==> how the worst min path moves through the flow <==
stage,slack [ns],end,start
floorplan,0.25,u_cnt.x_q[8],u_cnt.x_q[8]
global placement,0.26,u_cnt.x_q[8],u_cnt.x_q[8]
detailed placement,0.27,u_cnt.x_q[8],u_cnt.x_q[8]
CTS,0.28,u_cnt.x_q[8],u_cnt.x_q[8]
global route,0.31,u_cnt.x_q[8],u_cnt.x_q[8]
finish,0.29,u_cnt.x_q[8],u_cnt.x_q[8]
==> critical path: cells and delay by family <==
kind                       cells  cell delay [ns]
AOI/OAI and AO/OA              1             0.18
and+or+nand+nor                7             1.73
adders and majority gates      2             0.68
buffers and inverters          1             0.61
### config.mk
export PLATFORM = sky130hd
export DESIGN_NAME = hyperbolic_vectoring_cordic
export DESIGN_NICKNAME = d
export VERILOG_FILES = /design/src/rtl/hyperbolic_vectoring_cordic.sv
export SDC_FILE = /design/constraint.sdc
export NUM_CORES = 1
export LEC_CHECK = 0
export BUFFER_PORTS_ARGS = -buffer_cell sky130_fd_sc_hd__buf_4
export CORE_ASPECT_RATIO = 1.25
export CORE_MARGIN = 5
export CORE_UTILIZATION = 33
export CTS_BUF_LIST = sky130_fd_sc_hd__clkbuf_8
export CTS_CLUSTER_SIZE = 20
export DETAILED_ROUTE_END_ITERATION = 12
export PLACE_DENSITY = 0.56
export SLEW_MARGIN = 20
export SYNTH_ARGS = -nofsm -noshare
export SYNTH_HDL_FRONTEND = slang
export SYNTH_SLANG_ARGS = --single-unit
### constraint.sdc
create_clock -name clk -period 8.3 [get_ports clk]
set_clock_uncertainty 0.1 [all_clocks]
set_input_delay 1.245 -clock clk [delete_from_list [all_inputs] [get_ports clk]]
set_output_delay 1.245 -clock clk [all_outputs]
set_load 0.01 [all_outputs]
===== src/rtl/pc_seq_pkg.sv =====
// Shared opcode encodings for the program sequencer
// and the control-unit decoder.
package pc_seq_pkg;

  localparam logic [2:0] OP_NEXT = 3'd0;
  localparam logic [2:0] OP_JMP  = 3'd1;
  localparam logic [2:0] OP_BR   = 3'd2;
  localparam logic [2:0] OP_BREL = 3'd3;
  localparam logic [2:0] OP_CALL = 3'd4;
  localparam logic [2:0] OP_RET  = 3'd5;
  localparam logic [2:0] OP_RSV6 = 3'd6;
  localparam logic [2:0] OP_RSV7 = 3'd7;

endpackage


===== src/rtl/pc_sequencer_if.sv =====
// Control/status bundle between the control unit
// and the program sequencer.
interface pc_sequencer_if #(
  parameter int ADDR_W  = 6,
  parameter int OFF_W   = 4,
  parameter int DEPTH_W = 3
);

  logic              stall;
  logic [2:0]        op;
  logic              cond;
  logic [ADDR_W-1:0] target;
  logic [OFF_W-1:0]  offset;
  logic              clr_err;
  logic [ADDR_W-1:0] pc;
  logic [DEPTH_W-1:0] depth;
  logic              stack_ovf;
  logic              stack_unf;
  logic              illegal_op;

  modport master (
    output stall, op, cond, target,
    output offset, clr_err,
    input  pc, depth, stack_ovf,
    input  stack_unf, illegal_op
  );

  modport slave (
    input  stall, op, cond, target,
    input  offset, clr_err,
    output pc, depth, stack_ovf,
    output stack_unf, illegal_op
  );

endinterface


===== src/rtl/pc_sequencer_return_stack.sv =====
// Return-address LIFO; dout is the current top
// entry so a pop can use it on the same edge.
module return_stack #(
  parameter int WIDTH = 6,
  parameter int DEPTH = 4,
  parameter int CW    = $clog2(DEPTH + 1)
) (
  input  logic             clk,
  input  logic             rst,
  input  logic             push,
  input  logic             pop,
  input  logic [WIDTH-1:0] din,
  output logic [WIDTH-1:0] dout,
  output logic             full,
  output logic             empty,
  output logic [CW-1:0]    count
);

  localparam int AW = (DEPTH > 1) ? $clog2(DEPTH) : 1;

  logic [WIDTH-1:0] mem [DEPTH];
  logic [CW-1:0]    cnt_q;
  logic [AW-1:0]    wr_idx;
  logic [AW-1:0]    top_idx;

  assign wr_idx  = cnt_q[AW-1:0];
  assign top_idx = wr_idx - AW'(1);
  assign dout    = mem[top_idx];
  assign full    = (cnt_q == CW'(DEPTH));
  assign empty   = (cnt_q == '0);
  assign count   = cnt_q;

  always_ff @(negedge clk) begin
    if (push && !full)
      mem[wr_idx] <= din;
  end

  always_ff @(negedge clk) begin
    if (rst)
      cnt_q <= '0;
    else if (push && !full)
      cnt_q <= cnt_q + CW'(1);
    else if (pop && !empty)
      cnt_q <= cnt_q - CW'(1);
  end

endmodule


===== src/rtl/pc_sequencer.sv =====
// Fetch-stage program sequencer: next-PC mux,
// wrap arithmetic, return stack and error flags.
module pc_sequencer
  import pc_seq_pkg::*;
#(
  parameter int ADDR_W      = 6,
  parameter int STACK_DEPTH = 4,
  parameter int RESET_ADDR  = 0,
  parameter int OFF_W       = 4
) (
  input logic clk,
  input logic rst,
  pc_sequencer_if.slave bus
);

  localparam int DW = $clog2(STACK_DEPTH + 1);

  logic [ADDR_W-1:0]       pc_q;
  logic [ADDR_W-1:0]       pc_d;
  logic [ADDR_W-1:0]       pc_inc;
  logic [ADDR_W-1:0]       pc_rel;
  logic [ADDR_W-1:0]       top;
  logic signed [OFF_W-1:0] off_s;
  logic [DW-1:0]           count;
  logic full, empty, push, pop;
  logic ovf_q, unf_q, ill_q;
  logic ovf_set, unf_set, ill_set;

  assign off_s  = bus.offset;
  assign pc_inc = pc_q + ADDR_W'(1);
  // signed cast sign-extends; sum wraps both ways
  assign pc_rel = pc_q + ADDR_W'(off_s);

  always_comb begin
    pc_d    = pc_inc;
    push    = 1'b0;
    pop     = 1'b0;
    ovf_set = 1'b0;
    unf_set = 1'b0;
    ill_set = 1'b0;
    unique case (bus.op)
      OP_NEXT: ;
      OP_JMP:  pc_d = bus.target;
      OP_BR: begin
        if (bus.cond) pc_d = bus.target;
      end
      OP_BREL: begin
        if (bus.cond) pc_d = pc_rel;
      end
      OP_CALL: begin
        pc_d    = bus.target;
        push    = !full;
        ovf_set = full;
      end
      OP_RET: begin
        if (empty) begin
          unf_set = 1'b1;
        end else begin
          pc_d = top;
          pop  = 1'b1;
        end
      end
      default: ill_set = 1'b1;
    endcase
    if (bus.stall) begin
      pc_d    = pc_q;
      push    = 1'b0;
      pop     = 1'b0;
      ovf_set = 1'b0;
      unf_set = 1'b0;
      ill_set = 1'b0;
    end
  end

  return_stack #(
    .WIDTH (ADDR_W),
    .DEPTH (STACK_DEPTH)
  ) u_stack (
    .clk   (clk),
    .rst   (rst),
    .push  (push),
    .pop   (pop),
    .din   (pc_inc),
    .dout  (top),
    .full  (full),
    .empty (empty),
    .count (count)
  );

  always_ff @(negedge clk) begin
    if (rst) begin
      pc_q  <= ADDR_W'(RESET_ADDR);
      ovf_q <= 1'b0;
      unf_q <= 1'b0;
      ill_q <= 1'b0;
    end else begin
      pc_q  <= pc_d;
      ovf_q <= ovf_set | (ovf_q & ~bus.clr_err);
      unf_q <= unf_set | (unf_q & ~bus.clr_err);
      ill_q <= ill_set;
    end
  end

  assign bus.pc         = pc_q;
  assign bus.depth      = count;
  assign bus.stack_ovf  = ovf_q;
  assign bus.stack_unf  = unf_q;
  assign bus.illegal_op = ill_q;

endmodule
==> src/rtl/mmio_timer.sv <==
`default_nettype none
// ============================================================================
// Module   : mmio_timer
// Purpose  : Memory-mapped machine timer. It holds a 64-bit free-running
//            counter (mtime) driven by a programmable 8-bit prescaler, and a
//            64-bit compare register (mtimecmp). It raises a sticky, maskable,
//            registered interrupt when mtime >= mtimecmp. Reads have a
//            one-cycle registered latency. The read data is forced to zero
//            when the timer is not being read, so it can be OR-combined with
//            the data RAM read bus.
// Ports    : i_clk       system clock (rising edge)
//            i_rst_n     asynchronous active-low reset
//            i_sel       chip select from the address decoder
//            i_we        write strobe (qualified by i_sel)
//            i_addr      word offset inside the timer window
//            i_wrdata    write data
//            o_rdata     registered read data (0 when not reading)
//            o_irq       registered level interrupt (PENDING & IRQ_EN)
// Register map (word offset):
//            0 CTRL        bit0 EN, bit1 IRQ_EN, bits[15:8] PRESCALE
//            1 STATUS      bit0 PENDING (write 1 to clear)
//            2 MTIME_LO    3 MTIME_HI (returns shadow captured by LO read)
//            4 MTIMECMP_LO 5 MTIMECMP_HI
//            6,7           read as 0, writes ignored
// Revision : 1.0  initial release
// ============================================================================
module mmio_timer #(
    parameter int DATA_WIDTH = 32,
    parameter int ADDR_WIDTH = 3
) (
    input  logic                  i_clk,
    input  logic                  i_rst_n,
    input  logic                  i_sel,
    input  logic                  i_we,
    input  logic [ADDR_WIDTH-1:0] i_addr,
    input  logic [DATA_WIDTH-1:0] i_wrdata,
    output logic [DATA_WIDTH-1:0] o_rdata,
    output logic                  o_irq
);

    localparam logic [ADDR_WIDTH-1:0] ADDR_CTRL     = ADDR_WIDTH'(0);
    localparam logic [ADDR_WIDTH-1:0] ADDR_STATUS   = ADDR_WIDTH'(1);
    localparam logic [ADDR_WIDTH-1:0] ADDR_MTIME_LO = ADDR_WIDTH'(2);
    localparam logic [ADDR_WIDTH-1:0] ADDR_MTIME_HI = ADDR_WIDTH'(3);
    localparam logic [ADDR_WIDTH-1:0] ADDR_CMP_LO   = ADDR_WIDTH'(4);
    localparam logic [ADDR_WIDTH-1:0] ADDR_CMP_HI   = ADDR_WIDTH'(5);

    // ------------------------------------------------------------------
    // State
    // ------------------------------------------------------------------
    logic                  ctrl_en_q,       ctrl_en_d;
    logic                  ctrl_irq_en_q,   ctrl_irq_en_d;
    logic [7:0]            ctrl_prescale_q, ctrl_prescale_d;
    logic [7:0]            presc_cnt_q,     presc_cnt_d;
    logic                  pending_q,       pending_d;
    logic [63:0]           mtime_q,         mtime_d;
    logic [63:0]           mtimecmp_q,      mtimecmp_d;
    logic [31:0]           hi_shadow_q,     hi_shadow_d;
    logic [DATA_WIDTH-1:0] rdata_q,         rdata_d;
    logic                  irq_q,           irq_d;

    // ------------------------------------------------------------------
    // Combinational helpers
    // ------------------------------------------------------------------
    logic                  bus_wr;
    logic                  bus_rd;
    logic                  tick;
    logic                  hit;
    logic [DATA_WIDTH-1:0] rd_mux;

    assign bus_wr = i_sel & i_we;
    assign bus_rd = i_sel & ~i_we;

    // The counter normally never exceeds PRESCALE. The >= guards the case
    // where software lowers PRESCALE below the current count: the next tick
    // comes at once instead of after a full 256-cycle wrap.
    assign tick = ctrl_en_q && (presc_cnt_q >= ctrl_prescale_q);

    // Compare on registered values only, so PENDING trails the match by one
    // edge and o_irq by two.
    assign hit = (mtime_q >= mtimecmp_q);

    // ------------------------------------------------------------------
    // Control register
    // ------------------------------------------------------------------
    always_comb begin
        ctrl_en_d       = ctrl_en_q;
        ctrl_irq_en_d   = ctrl_irq_en_q;
        ctrl_prescale_d = ctrl_prescale_q;
        if (bus_wr && (i_addr == ADDR_CTRL)) begin
            ctrl_en_d       = i_wrdata[0];
            ctrl_irq_en_d   = i_wrdata[1];
            ctrl_prescale_d = i_wrdata[15:8];
        end
    end

    // ------------------------------------------------------------------
    // Prescaler: counts 0..PRESCALE while enabled, parked at 0 otherwise
    // ------------------------------------------------------------------
    always_comb begin
        presc_cnt_d = presc_cnt_q;
        if (!ctrl_en_q || tick) begin
            presc_cnt_d = 8'd0;
        end else begin
            presc_cnt_d = presc_cnt_q + 8'd1;
        end
    end

    // ------------------------------------------------------------------
    // mtime: a bus write to either half wins over the increment, and the
    // other half is left untouched that cycle (no carry propagation).
    // ------------------------------------------------------------------
    always_comb begin
        mtime_d = mtime_q + {63'd0, tick};
        if (bus_wr && (i_addr == ADDR_MTIME_LO)) begin
            mtime_d = {mtime_q[63:32], i_wrdata};
        end else if (bus_wr && (i_addr == ADDR_MTIME_HI)) begin
            mtime_d = {i_wrdata, mtime_q[31:0]};
        end
    end

    // ------------------------------------------------------------------
    // mtimecmp
    // ------------------------------------------------------------------
    always_comb begin
        mtimecmp_d = mtimecmp_q;
        if (bus_wr && (i_addr == ADDR_CMP_LO)) begin
            mtimecmp_d = {mtimecmp_q[63:32], i_wrdata};
        end else if (bus_wr && (i_addr == ADDR_CMP_HI)) begin
            mtimecmp_d = {i_wrdata, mtimecmp_q[31:0]};
        end
    end

    // ------------------------------------------------------------------
    // PENDING: sticky; a set in the same cycle beats a W1C clear
    // ------------------------------------------------------------------
    always_comb begin
        pending_d = pending_q;
        if (hit) begin
            pending_d = 1'b1;
        end else if (bus_wr && (i_addr == ADDR_STATUS) && i_wrdata[0]) begin
            pending_d = 1'b0;
        end
    end

    assign irq_d = pending_q & ctrl_irq_en_q;

    // ------------------------------------------------------------------
    // Read path. A read of MTIME_LO snapshots the upper half so a later
    // MTIME_HI read forms a coherent 64-bit pair with it.
    // ------------------------------------------------------------------
    always_comb begin
        hi_shadow_d = hi_shadow_q;
        if (bus_rd && (i_addr == ADDR_MTIME_LO)) begin
            hi_shadow_d = mtime_q[63:32];
        end
    end

    always_comb begin
        rd_mux = '0;
        case (i_addr)
            ADDR_CTRL:     rd_mux = {16'd0, ctrl_prescale_q, 6'd0,
                                     ctrl_irq_en_q, ctrl_en_q};
            ADDR_STATUS:   rd_mux = {31'd0, pending_q};
            ADDR_MTIME_LO: rd_mux = mtime_q[31:0];
            ADDR_MTIME_HI: rd_mux = hi_shadow_q;
            ADDR_CMP_LO:   rd_mux = mtimecmp_q[31:0];
            ADDR_CMP_HI:   rd_mux = mtimecmp_q[63:32];
            default:       rd_mux = '0;
        endcase
    end

    // Zero when not reading so the bus can be OR-combined with RAM data.
    assign rdata_d = bus_rd ? rd_mux : '0;

    // ------------------------------------------------------------------
    // Registers
    // ------------------------------------------------------------------
    always_ff @(posedge i_clk or negedge i_rst_n) begin
        if (!i_rst_n) begin
            ctrl_en_q       <= 1'b0;
            ctrl_irq_en_q   <= 1'b0;
            ctrl_prescale_q <= 8'd0;
            presc_cnt_q     <= 8'd0;
            pending_q       <= 1'b0;
            mtime_q         <= 64'd0;
            mtimecmp_q      <= 64'hFFFF_FFFF_FFFF_FFFF;
            hi_shadow_q     <= 32'd0;
            rdata_q         <= '0;
            irq_q           <= 1'b0;
        end else begin
            ctrl_en_q       <= ctrl_en_d;
            ctrl_irq_en_q   <= ctrl_irq_en_d;
            ctrl_prescale_q <= ctrl_prescale_d;
            presc_cnt_q     <= presc_cnt_d;
            pending_q       <= pending_d;
            mtime_q         <= mtime_d;
            mtimecmp_q      <= mtimecmp_d;
            hi_shadow_q     <= hi_shadow_d;
            rdata_q         <= rdata_d;
            irq_q           <= irq_d;
        end
    end

    assign o_rdata = rdata_q;
    assign o_irq   = irq_q;

endmodule
`default_nettype wire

........

Problem statement
Please reproduce exactly the lines from the first one of the records above through the line containing "AOI/OAI and AO/OA", both included, and nothing else.

Result for this exercise
==> how the worst min path moves through the flow <==
stage,slack [ns],end,start
floorplan,0.25,u_cnt.x_q[8],u_cnt.x_q[8]
global placement,0.26,u_cnt.x_q[8],u_cnt.x_q[8]
detailed placement,0.27,u_cnt.x_q[8],u_cnt.x_q[8]
CTS,0.28,u_cnt.x_q[8],u_cnt.x_q[8]
global route,0.31,u_cnt.x_q[8],u_cnt.x_q[8]
finish,0.29,u_cnt.x_q[8],u_cnt.x_q[8]
==> critical path: cells and delay by family <==
kind                       cells  cell delay [ns]
AOI/OAI and AO/OA              1             0.18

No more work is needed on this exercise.